Another symbol within the portrait is the string of coral beads. The coral beads seen in the background are likely a rosary, signifying Giovanna's religious piety. During the Renaissance, coral also had many connotations. It was believed to ward against evil, aid in fertility, and was associated with the blood of Christ.

The book seen behind Giovanna, possibly a prayer book, also refers to her piety and educated status.

A significant aspect of the background in this portrait is the cartellino behind Giovanna. The inscription is a modified excerpt of a poem by the author Martial. The epigram reads: "ARS VTINAM MORES ANIMVM QVE EFFINGERE POSSES PVLCHRIOR IN TERRIS NVLLA TABELLA FORET MCCCCLXXXVIII". This translates to "Art, would that you could represent character and mind! There would be no more beautiful painting on earth 1488". This epigram refers to both the virtue of the sitter whom it is positioned behind and the skill of the painter. By referring to Giovanna's beauty, Ghirlandaio conveys the beauty of the sitter reflects their morality. The adjustments to the epigram were likely a done by Poliziano, one of Lorenzo's teachers.

== Analysis ==
Portrait of Giovanna Tornabuoni has been extensively studied. It has been x-rayed as well as analyzed with ultra-violet, infra-red, and cross-section techniques. Through these analyses it was found that the painting was created with a brush underdrawing. There are several differences between the underdrawing and the final painting, including the positioning of the hands and the included accessories. The hands were initially held higher, but were lowered in the finished piece into a less assertive position. The necklace Giovanna is wearing in the final portrait was originally a string of beads and featured a different pendant. The other accessories in the background were not present in the underdrawing. Ghirlandaio also modified the hair styling and the curves of the figure's body. Overall the final portrait was more idealized than the original underdrawing.

==Provenance==
The portrait was originally placed in the camera del palcho d'oro (Italian for the chamber with the golden beams) in Lorenzo Tornabuoni's suite in the Tornabuoni palace. The presence of the portrait in a public space of the palace commemorated Giovanna's death. During this time, portraits of deceased individuals served to record lineage, exemplify important figures, and commemorate loved ones. This portrait likely presented Giovanna as an exemplary figure in the Tornabuoni palace.

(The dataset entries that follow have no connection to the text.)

--- config.mk ---
export PLATFORM = sky130hd
export DESIGN_NAME = i2t_current_limit_unit
export DESIGN_NICKNAME = d
export VERILOG_FILES = /design/src/rtl/i2t_pkg.sv /design/src/rtl/i2t_sample_mem.sv /design/src/rtl/i2t_level_calc.sv /design/src/rtl/i2t_current_limit_unit.sv
export SDC_FILE = /design/constraint.sdc
export NUM_CORES = 1
export LEC_CHECK = 0
export ABC_AREA = 1
export BUFFER_PORTS_ARGS = -buffer_cell sky130_fd_sc_hd__buf_2
export CELL_PAD_IN_SITES_DETAIL_PLACEMENT = 2
export CELL_PAD_IN_SITES_GLOBAL_PLACEMENT = 2
export CORE_UTILIZATION = 34
export DETAILED_ROUTE_END_ITERATION = 8
export GPL_TIMING_DRIVEN = 0
export HOLD_SLACK_MARGIN = 0.1
export PLACE_DENSITY = 0.75
export SLEW_MARGIN = 20
export SYNTH_ARGS = -nofsm -noshare
export SYNTH_HDL_FRONTEND = slang
export SYNTH_SLANG_ARGS = --single-unit
--- constraint.sdc ---
create_clock -name clk -period 9.2 [get_ports clk]
set_clock_uncertainty 0.15 [all_clocks]
set_input_delay 0.92 -clock clk [delete_from_list [all_inputs] [get_ports clk]]
set_output_delay 0.92 -clock clk [all_outputs]
set_load 0.02 [all_outputs]
--- src/rtl/i2t_pkg.sv ---
package i2t_pkg;

	localparam int CurrentWidth = 16;
	localparam int LevelOutWidth = 8;
	localparam int IntegralWidth = 32;
	localparam int CfgIndexWidth = 3;
	localparam int CfgDataWidth = 20;
	localparam int ShiftWidth = 4;
	localparam int LeakWidth = 20;
	localparam int ThreshWidth = 12;
	localparam int NonlinWidth = 20;

	localparam logic [ShiftWidth-1:0]  LevelShiftReset = 4'd7;
	localparam logic [LeakWidth-1:0]   LeakAmountReset = 20'd3433;
	localparam logic [LeakWidth-1:0]   WarningReset    = 20'd12359;
	localparam logic [LeakWidth-1:0]   LimitReset      = 20'd15449;
	localparam logic [ThreshWidth-1:0] ThreshReset     = 12'd137;
	localparam logic                   NonlinEnReset   = 1'b1;

	localparam logic ACT_SAMPLE  = 1'b0;
	localparam logic ACT_COMPUTE = 1'b1;

	typedef enum logic [1:0] {
		STAT_NORMAL  = 2'd0,
		STAT_WARNING = 2'd1,
		STAT_LIMIT   = 2'd2
	} status_t;

	typedef enum logic [CfgIndexWidth-1:0] {
		CFG_LEVEL_SHIFT   = 3'd0,
		CFG_LEAK_AMOUNT   = 3'd1,
		CFG_WARNING_LEVEL = 3'd2,
		CFG_LIMIT_LEVEL   = 3'd3,
		CFG_NONLIN_THRESH = 3'd4,
		CFG_NONLIN_ENABLE = 3'd5
	} cfg_idx_t;

	typedef enum logic [3:0] {
		ST_IDLE,
		ST_READ,
		ST_DRAIN,
		ST_DIV,
		ST_SCALE,
		ST_SQUARE,
		ST_ADD,
		ST_LEAK,
		ST_OUT
	} fsm_state_t;

	typedef struct packed {
		logic                           action;
		logic signed [CurrentWidth-1:0] current;
	} in_item_t;

	typedef struct packed {
		status_t                   status;
		logic [IntegralWidth-1:0]  integral_value;
		logic [LevelOutWidth-1:0]  level;
	} out_item_t;

	typedef struct packed {
		logic acc_clr;
		logic acc_en;
		logic div_en;
		logic scale_en;
		logic sq_en;
	} lc_ctl_t;

endpackage
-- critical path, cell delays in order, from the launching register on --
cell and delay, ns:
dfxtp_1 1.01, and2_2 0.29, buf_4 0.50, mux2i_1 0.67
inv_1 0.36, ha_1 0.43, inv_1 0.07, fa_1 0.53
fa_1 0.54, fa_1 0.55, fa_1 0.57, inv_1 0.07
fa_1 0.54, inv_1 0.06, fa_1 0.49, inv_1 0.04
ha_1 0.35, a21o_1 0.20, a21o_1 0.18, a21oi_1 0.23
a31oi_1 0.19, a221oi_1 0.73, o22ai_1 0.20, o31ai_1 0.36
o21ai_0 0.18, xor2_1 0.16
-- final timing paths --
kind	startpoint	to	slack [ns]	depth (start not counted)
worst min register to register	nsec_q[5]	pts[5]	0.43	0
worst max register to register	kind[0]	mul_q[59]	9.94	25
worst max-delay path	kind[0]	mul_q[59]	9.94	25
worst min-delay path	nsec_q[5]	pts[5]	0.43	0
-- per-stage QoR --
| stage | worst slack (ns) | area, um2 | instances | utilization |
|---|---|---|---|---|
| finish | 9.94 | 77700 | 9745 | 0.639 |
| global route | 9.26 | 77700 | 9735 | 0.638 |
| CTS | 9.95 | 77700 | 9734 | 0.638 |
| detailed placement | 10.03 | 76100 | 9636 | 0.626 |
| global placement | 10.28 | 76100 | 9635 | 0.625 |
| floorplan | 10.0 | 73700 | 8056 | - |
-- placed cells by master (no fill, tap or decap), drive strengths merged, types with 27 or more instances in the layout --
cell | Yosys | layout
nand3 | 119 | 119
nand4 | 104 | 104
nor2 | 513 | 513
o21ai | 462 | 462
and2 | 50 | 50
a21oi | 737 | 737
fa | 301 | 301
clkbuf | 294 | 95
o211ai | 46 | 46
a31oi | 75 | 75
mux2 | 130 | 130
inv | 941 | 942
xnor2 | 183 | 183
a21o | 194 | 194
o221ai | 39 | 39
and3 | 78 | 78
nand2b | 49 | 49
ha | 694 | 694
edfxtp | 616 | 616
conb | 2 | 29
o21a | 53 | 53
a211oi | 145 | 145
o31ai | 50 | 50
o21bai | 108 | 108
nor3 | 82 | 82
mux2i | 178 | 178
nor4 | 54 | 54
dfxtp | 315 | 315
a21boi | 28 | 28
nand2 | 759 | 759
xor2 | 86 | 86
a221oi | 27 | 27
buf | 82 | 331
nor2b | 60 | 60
<file path="config.mk">
export PLATFORM = sky130hd
export DESIGN_NAME = ddo_mul
export DESIGN_NICKNAME = d
export VERILOG_FILES = /design/src/hw/rtl/ddo_pkg.sv /design/src/hw/rtl/ddo_mul.sv
export SDC_FILE = /design/constraint.sdc
export NUM_CORES = 2
export LEC_CHECK = 0
export BUFFER_PORTS_ARGS = -buffer_cell sky130_fd_sc_hd__buf_4
export CAP_MARGIN = 20
export CORE_MARGIN = 2
export CORE_UTILIZATION = 55
export CTS_BUF_LIST = sky130_fd_sc_hd__clkbuf_4 sky130_fd_sc_hd__clkbuf_8 sky130_fd_sc_hd__clkbuf_16
export DETAILED_ROUTE_END_ITERATION = 10
export PLACE_DENSITY = 0.77
export SLEW_MARGIN = 10
export SYNTH_ARGS = -nofsm -noshare
export SYNTH_HDL_FRONTEND = slang
export SYNTH_SLANG_ARGS = --single-unit
</file>
<file path="constraint.sdc">
create_clock -name i_clk -period 17.15 [get_ports i_clk]
set_input_delay 4.2875 -clock i_clk [delete_from_list [all_inputs] [get_ports i_clk]]
set_output_delay 4.2875 -clock i_clk [all_outputs]
set_load 0.02 [all_outputs]
</file>
<file path="src/hw/rtl/ddo_pkg.sv">
package ddo_pkg;

    // CORDIC iteration count and arctangent table depth
    localparam int CORDIC_STEPS = 16;
    localparam int ATAN_ENTRIES = 24;
    localparam int COR_ITERS    = (CORDIC_STEPS < ATAN_ENTRIES) ? CORDIC_STEPS : ATAN_ENTRIES;
    localparam int CNT_W        = $clog2(ATAN_ENTRIES);

    // datapath widths
    localparam int MUL_W  = 33;
    localparam int PROD_W = 2 * MUL_W;
    localparam int COR_W  = 34;
    localparam int POS_W  = 24;
    localparam int ACC_W  = 73;

    // fixed constants
    localparam logic [MUL_W-1:0] TURN_PER_RAD_Q32 = 33'd683565276;
    localparam logic [COR_W-1:0] CORDIC_GAIN_Q30  = 34'd652032874;
    localparam logic [15:0]      MPP_RESET        = 16'd8454;
    localparam logic [15:0]      IVWB_RESET       = 16'd1237;

    // configuration register indexes
    localparam logic REG_MPP  = 1'b0;
    localparam logic REG_IVWB = 1'b1;

    typedef enum logic [4:0] {
        S_IDLE, S_M0, S_M1, S_M2, S_M3, S_M4, S_M5, S_M6, S_M7, S_M8,
        S_COR, S_M9, S_M10, S_M11, S_M12, S_M13, S_DONE
    } t_state;

    typedef struct packed {
        logic [15:0] mpp;
        logic [15:0] ivwb;
    } t_cfg;

    typedef struct packed {
        logic        load;
        logic        step;
        logic [31:0] ang;
    } t_cor_ctrl;

    typedef struct packed {
        logic                    last;
        logic signed [MUL_W-1:0] c;
        logic signed [MUL_W-1:0] s;
    } t_cor_stat;

    // arctangent of 2^-i in Q32 turns
    function automatic logic [31:0] atan_q32(input logic [CNT_W-1:0] idx);
        logic [31:0] v;
        unique case (idx)
            5'd0:  v = 32'h20000000;
            5'd1:  v = 32'h12E4051D;
            5'd2:  v = 32'h09FB385B;
            5'd3:  v = 32'h051111D4;
            5'd4:  v = 32'h028B0D43;
            5'd5:  v = 32'h0145D7E1;
            5'd6:  v = 32'h00A2F61E;
            5'd7:  v = 32'h00517C55;
            5'd8:  v = 32'h0028BE53;
            5'd9:  v = 32'h00145F2F;
            5'd10: v = 32'h000A2F98;
            5'd11: v = 32'h000517CC;
            5'd12: v = 32'h00028BE6;
            5'd13: v = 32'h000145F3;
            5'd14: v = 32'h0000A2F9;
            5'd15: v = 32'h0000517C;
            5'd16: v = 32'h000028BE;
            5'd17: v = 32'h0000145F;
            5'd18: v = 32'h00000A2F;
            5'd19: v = 32'h00000517;
            5'd20: v = 32'h0000028B;
            5'd21: v = 32'h00000145;
            5'd22: v = 32'h000000A2;
            5'd23: v = 32'h00000051;
            default: v = 32'h0;
        endcase
        return v;
    endfunction

    // position plus rounded step, saturated to the coordinate range
    function automatic logic [POS_W-1:0] sat_add(input logic [POS_W-1:0] pos,
                                                 input logic [42:0] delta);
        logic signed [43:0] sum;
        logic [POS_W-1:0]   res;
        sum = $signed({{20{pos[POS_W-1]}}, pos}) + $signed({delta[42], delta});
        if (sum > 44'sd8388607) begin
            res = 24'h7FFFFF;
        end else if (sum < -44'sd8388608) begin
            res = 24'h800000;
        end else begin
            res = sum[POS_W-1:0];
        end
        return res;
    endfunction

endpackage

</file>
<file path="src/hw/rtl/ddo_mul.sv">
module ddo_mul
    import ddo_pkg::*;
(
    input  logic                     i_clk,
    input  logic signed [MUL_W-1:0]  i_a,
    input  logic signed [MUL_W-1:0]  i_b,
    output logic signed [PROD_W-1:0] o_prod
);

    logic signed [PROD_W-1:0] r_prod;

    // shared signed multiplier, product registered
    always_ff @(posedge i_clk) begin
        r_prod <= i_a * i_b;
    end

    assign o_prod = r_prod;

endmodule

</file>
==> key figures <==
Global routing
  • Vias in the first global route: 32,530
  • Overflow left after global routing: 0
  • Total track usage: 29.4%
  • First-pass GRT wire length: 174 mm
  • Initial antenna violation count: 3
  • Pin count of the biggest net entering global routing: 34

Die
  • Top Ports: 133
  • Core Area: 73,100 µm²
  • Die area: 76,300 µm²
  • Die height: 276 µm
  • Initial core utilization: 55.7%
  • Num rows: 99
  • Die width: 276 µm

Worst setup path
  • Crit path largest cell delay: 0.90 ns
  • Buf/Inv on CP: 4
  • Worst setup SP type: input port
  • Crit path capture type: flip-flop
  • CP max FO: 33
  • Crit-path leading delay family: adder cells
  • Critical Path Most Common Cell: fa_1
  • Cell depth of the worst setup path: 22
  • Worst path cell trace: buf_4 -> nand2_1 -> inv_1 -> fa_1 -> fa_1 -> fa_1 -> fa_1 -> fa_1 -> fa_1 -> fa_1 -> inv_1 -> fa_1 -> inv_1 -> ha_1 -> nand3_1 -> nor2_1 -> nand2_1 -> nor3_1 -> o311ai_4 -> nand3_2 -> a211oi_1 -> a311oi_1
  • Crit path DAT: 12.23 ns
  • WS Path Type: input port to flip-flop
  • WP data required: 17.44 ns
  • CP max stage cell: fa_1

Drt
  • Total number of vias: 28,965
  • Total Wirelength: 107 mm
  • ANT nets after route: 0
  • # DRC: 0
  • DR pass1 iterations: 5
  • Drt via density: 5.54
  • Initial drt markers: 1,930
  • WL per Instance: 20.4 µm

Logic synthesis
  • Synth Instances: 4,338
  • Count of cell types in the netlist: 80
  • Area leader, netlist: fa_1
  • Syn_nets: 5,767
  • Yosys warning count: 0
  • Synth area leaders: fa_1, inv_1, and2_1
  • Synth top area share: 56.3%
  • Flops & latches, synth: 66
  • Synth async-reset ratio: 0%
  • EDFF count, synth: 0
  • Syn Area/Cell: 9.39 µm²
  • Seq/Total Area, Yosys: 3.24%
  • Dominant synthesized flop cell: dfxtp_1
  • Post-Synthesis Cell Area: 40,700 µm²

Min path
  • Hold Path Class: input port to flip-flop
  • Hold depth: 2

Clocking
  • Clk sinks: 66
  • Resize count post-CTS: 0
  • CTS Buffer Depth: 2
  • H-Tree Depth: 3
  • CTS root buf: clkbuf_16
  • CTS tree: built
  • Worst-path clk slew: 0.08 ns
  • Hold-fix buffers, CTS: 0
  • CTS buffer count: 9
  • Post-CTS Setup Bufs: 0

STA
  • RSZ-0062 raised after global routing: false
  • Max-slew violation count: 0
  • Fmax: 83.8 MHz
  • Fin. Hold Viols: 0
  • Count of final setup violators: 0
  • Period minus WS final: 11.93 ns
  • Worst slew pin tran: 0.897 ns
  • Fin crit share: 69.6%
  • Slew margin rel.: 40.2%
  • Setup Total Neg Slack: 0 ns

Placed design
  • RD Place Congestion: 0.913
  • Hpwl dp: 87.3 mm
  • Port Buffers: 132

Cells and area
  • Final nets: 5,693
  • Largest register FFs: 66
  • Synth-to-layout area growth: 4.20%
  • Share of layout cells above drive strength 1: 4.43%

Status
  • Status: finished clean

Run
  • Max-cap violations: 0
[synth_stat cells, types with 4 or more instances]
cell type	count
a211o_1	6
a211oi_1	7
a21o_1	36
a21oi_1	57
a31oi_1	8
and2_1	562
and3_1	5
and4_1	5
buf_2	11
clkbuf_1	208
dfxtp_1	66
fa_1	1145
ha_1	217
inv_1	1131
nand2_1	551
nand2b_1	12
nand3_1	25
nand4_1	11
nor2_1	68
nor2b_1	5
nor3_1	7
o211ai_1	4
o21a_1	6
o21ai_0	25
o21ai_1	6
o21bai_1	11
xnor2_1	43
xor2_1	25
[per-layer routing]
| layer | global-route usage (%) | wire (µm) |
|---|---|---|
| met1 | 35.5 | 38100 |
| met2 | 51.8 | 55900 |
| met3 | 3.24 | 6310 |
| met4 | 15.9 | 6200 |
| met5 | 0 | 0 |
[final timing paths]
check,startpoint,end,slack (ns)
worst max-delay path,i_a[32],o_prod[64],5.22
worst min-delay path,i_b[0],o_prod[0],4.36
[metrics by stage]
step | cell area [µm²] | std cells | setup slack, ns | hold slack, ns | util, %
after floorplan | 40700 | 4338 | 5.63 | 4.41 | -
after global placement | 42100 | 5211 | 4.89 | 4.70 | 57.6
after detailed placement | 42100 | 5211 | 4.84 | 4.70 | 57.6
after CTS | 42400 | 5227 | 5.20 | 4.34 | 58.0
after global routing | 42400 | 5230 | 4.80 | 4.37 | 58.1
final | 42400 | 5231 | 5.22 | 4.36 | 58.1
[layout by cell type (no fill, tap or decap), types with 43 or more instances in the layout]
master / instances
dfxtp_1: 66
nand2_1: 551
ha_1: 217
fa_1: 1145
nor2_1: 68
and2_1: 562
xnor2_1: 43
a21oi_1: 57
buf_4: 135
inv_1: 1131
[cells by family (layout without fill, tap and decap cells)]
logic type	count (synthesis)	after routing	synth area share [%]
other	0	3	0
AOI/OAI and AO/OA	219	219	4.07
buffers and inverters	1352	1283	12.5
adders and majority gates	1362	1362	62.9
DFF	66	66	3.24
and+or+nand+nor	1271	1271	15.8
xor gates and xnor gates	68	68	1.46
[final cells by class]
| class | instances | area, µm² |
|---|---|---|
| clock buffer | 9 | 225 |
| timing repair buffer | 136 | 1030 |
| inverter | 1131 | 4250 |
| multi-input combinational | 2920 | 34300 |
| sequential | 66 | 1320 |
| antenna | 3 | 7.51 |
| tap | 959 | 1200 |
| fill | 6320 | 30600 |
| clock inverter | 7 | 100 |
Power is not shown: default switching activity piles up to over one toggle a cycle in this logic, so the estimate is an artifact.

The painting later came into the possession of the Pandolfini family. By 1878 it was in Brighton in the collection of Henry Willett and was sold to the dealer Charles Sedelmeyer for £1600 between 1895 and 1896. Afterwards it was in the collection of Rodolphe Kann and was sold via Joseph Duveen to J. P. Morgan in 1907. It was on display in the Morgan Library & Museum until 1935 when it was sold by J. P. Morgan Jr. to Heinrich Thyssen.